5. Termination: Often an alliance will have had an agreed time span or purpose right from
the start, so termination is a matter of completion rather than failure, Sometimes the
alliance has been so successful that the partners will wish to extend the alliance by
agreeing a new alliance between themselves, committing still more resources.
Comparing Acquisitions, Alliances and Organic Development
- Buy, ally or DIY?
Acquisitions and strategic alliances have high failure rates.
Acquisitions can go wrong because of excessive initial valuations, exaggerated
expectations of strategic fi t, underestimated problems of organisational fit etc.
Alliances also suffer from miscalculations in terms of strategic and organisational fi t,
but, given the lack of control on either side, have their own particular issues of trust and
co-evolution as well.
With these high failure rates, acquisitions and alliances need to be considered cautiously
alongside the default option of organic development (Do-It-Yourself).
The best approach will differ according to circumstances.
Four key factors that can help in choosing between acquisitions, alliances and organic
development:
1. Urgency: acquisitions = rapid method in pursuing strategy, alliances too may
accelerate strategy, DIY = slowest.
2. Uncertainty: often better to choose the alliance route where there is high
uncertainty in terms of the markets or technologies involved.
3. Type of capabilities: Acquisitions work best when the desired capabilities
(resources or competences) are hard, for example physical investments in
manufacturing facilities. Hard resources such as factories are easier to put a value
on in the bidding process than soft resources such as people or brands.

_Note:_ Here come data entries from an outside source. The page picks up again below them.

<file path="src/rtl/hilo_pkg.sv">
// Shared definitions for the HI/LO multiply/divide result unit.
//   State encoding (IDLE, BUSY), pending-op encoding (OP_DIV, OP_MUL),
//   default latencies and the width of the latency down-counter.
package hilo_pkg;

  localparam int unsigned CNT_W           = 6;
  localparam int unsigned DEF_DIV_LATENCY = 32;
  localparam int unsigned DEF_MUL_LATENCY = 4;

  // Legacy-compatible state constants
  localparam logic IDLE = 1'b0;
  localparam logic BUSY = 1'b1;

  // Kind of operation whose result is pending
  localparam logic OP_DIV = 1'b0;
  localparam logic OP_MUL = 1'b1;

  typedef logic [CNT_W-1:0] cnt_t;

endpackage

</file>
<file path="src/rtl/hilo_lat_cnt.sv">
// Latency down-counter for hilo_unit.
//   clk, reset : clock, asynchronous active-high reset
//   load       : load load_val (has priority over dec)
//   load_val   : start value
//   dec        : decrement by one, saturating at zero
//   value      : current count
//   zero       : value == 0
module hilo_lat_cnt
  import hilo_pkg::*;
(
  input  logic             clk,
  input  logic             reset,
  input  logic             load,
  input  logic [CNT_W-1:0] load_val,
  input  logic             dec,
  output logic [CNT_W-1:0] value,
  output logic             zero
);

  always_ff @(posedge clk or posedge reset) begin
    if (reset) begin
      value <= '0;
    end else if (load) begin
      value <= load_val;
    end else if (dec && (value != '0)) begin
      value <= value - CNT_W'(1);
    end
  end

  assign zero = (value == '0);

endmodule

</file>
<file path="src/rtl/hilo.sv">
// hilo_unit: HI/LO register pair with delayed multiply/divide write-back.
//   div_start/div_q/div_r/div_t : divide issue, quotient, remainder, divisor
//   mul_start/mul_hi/mul_lo     : multiply issue, product words
//   mthi/mtlo/wr_data           : direct writes to HI/LO
//   mfhi/mflo/rd_data           : combinational read (HI has priority)
//   busy  : an operation is pending
//   stall : a request arrived while busy; issuer must hold it
//   dz    : sticky divide-by-zero flag, cleared by dz_clr (set wins)
// Results are captured into pending registers at issue and land in HI/LO
// exactly LATENCY edges later. A zero divide still occupies the full
// divide latency but leaves HI/LO untouched.
module hilo_unit
  import hilo_pkg::*;
#(
  parameter int unsigned DIV_LATENCY = DEF_DIV_LATENCY,
  parameter int unsigned MUL_LATENCY = DEF_MUL_LATENCY
) (
  input  logic        clk,
  input  logic        reset,
  input  logic        div_start,
  input  logic [31:0] div_q,
  input  logic [31:0] div_r,
  input  logic [31:0] div_t,
  input  logic        mul_start,
  input  logic [31:0] mul_hi,
  input  logic [31:0] mul_lo,
  input  logic        mthi,
  input  logic        mtlo,
  input  logic [31:0] wr_data,
  input  logic        mfhi,
  input  logic        mflo,
  output logic [31:0] rd_data,
  output logic        busy,
  output logic        stall,
  output logic        dz,
  input  logic        dz_clr
);

  logic             state;
  logic [31:0]      hi, lo, hi_pend, lo_pend;
  logic             op;
  logic             zdiv;
  logic [CNT_W-1:0] cnt_value;
  logic             cnt_zero;
  logic             accept_div, accept_mul, done;
  logic [CNT_W-1:0] cnt_load_val;

  assign accept_div   = (state == IDLE) && div_start;
  assign accept_mul   = (state == IDLE) && mul_start && !div_start;
  assign done         = (state == BUSY) && (cnt_value == CNT_W'(1));
  assign cnt_load_val = accept_div ? CNT_W'(DIV_LATENCY) : CNT_W'(MUL_LATENCY);

  hilo_lat_cnt u_cnt (
    .clk      (clk),
    .reset    (reset),
    .load     (accept_div || accept_mul),
    .load_val (cnt_load_val),
    .dec      (state == BUSY),
    .value    (cnt_value),
    .zero     (cnt_zero)
  );

  always_ff @(posedge clk or posedge reset) begin
    if (reset) begin
      state   <= IDLE;
      hi      <= '0;
      lo      <= '0;
      hi_pend <= '0;
      lo_pend <= '0;
      op      <= OP_DIV;
      zdiv    <= 1'b0;
    end else if (state == IDLE) begin
      if (accept_div) begin
        lo_pend <= div_q;
        hi_pend <= div_r;
        op      <= OP_DIV;
        zdiv    <= (div_t == '0);
        state   <= BUSY;
      end else if (accept_mul) begin
        hi_pend <= mul_hi;
        lo_pend <= mul_lo;
        op      <= OP_MUL;
        zdiv    <= 1'b0;
        state   <= BUSY;
      end else begin
        if (mthi) hi <= wr_data;
        if (mtlo) lo <= wr_data;
      end
    end else begin
      if (done) begin
        if (!((op == OP_DIV) && zdiv)) begin
          hi <= hi_pend;
          lo <= lo_pend;
        end
        state <= IDLE;
      end else if (cnt_zero) begin
        // Unreachable with a legal latency; keeps the FSM from sticking in BUSY
        state <= IDLE;
      end
    end
  end

  always_ff @(posedge clk or posedge reset) begin
    if (reset) begin
      dz <= 1'b0;
    end else if (accept_div && (div_t == '0)) begin
      dz <= 1'b1;
    end else if (dz_clr) begin
      dz <= 1'b0;
    end
  end

  assign busy  = (state == BUSY);
  assign stall = busy && (mfhi || mflo || mthi || mtlo || div_start || mul_start);

  always_comb begin
    rd_data = '0;
    if (mfhi)      rd_data = hi;
    else if (mflo) rd_data = lo;
  end

endmodule

</file>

Hard
resources are also typically easier to control post-acquisition than people and
skills.
4. Modularity of Capabilities: If the sought-after capabilities are highly modular, in
other words they are distributed in clearly distinct sections or divisions of the
proposed partners, then an alliance tends to make sense. A joint venture linking
just the relevant sections of each partner can be formed, leaving each to run the rest
of its businesses independently.
It is important to weigh up the available options systematic ally and to avoid favoring one
or the other without careful analysis.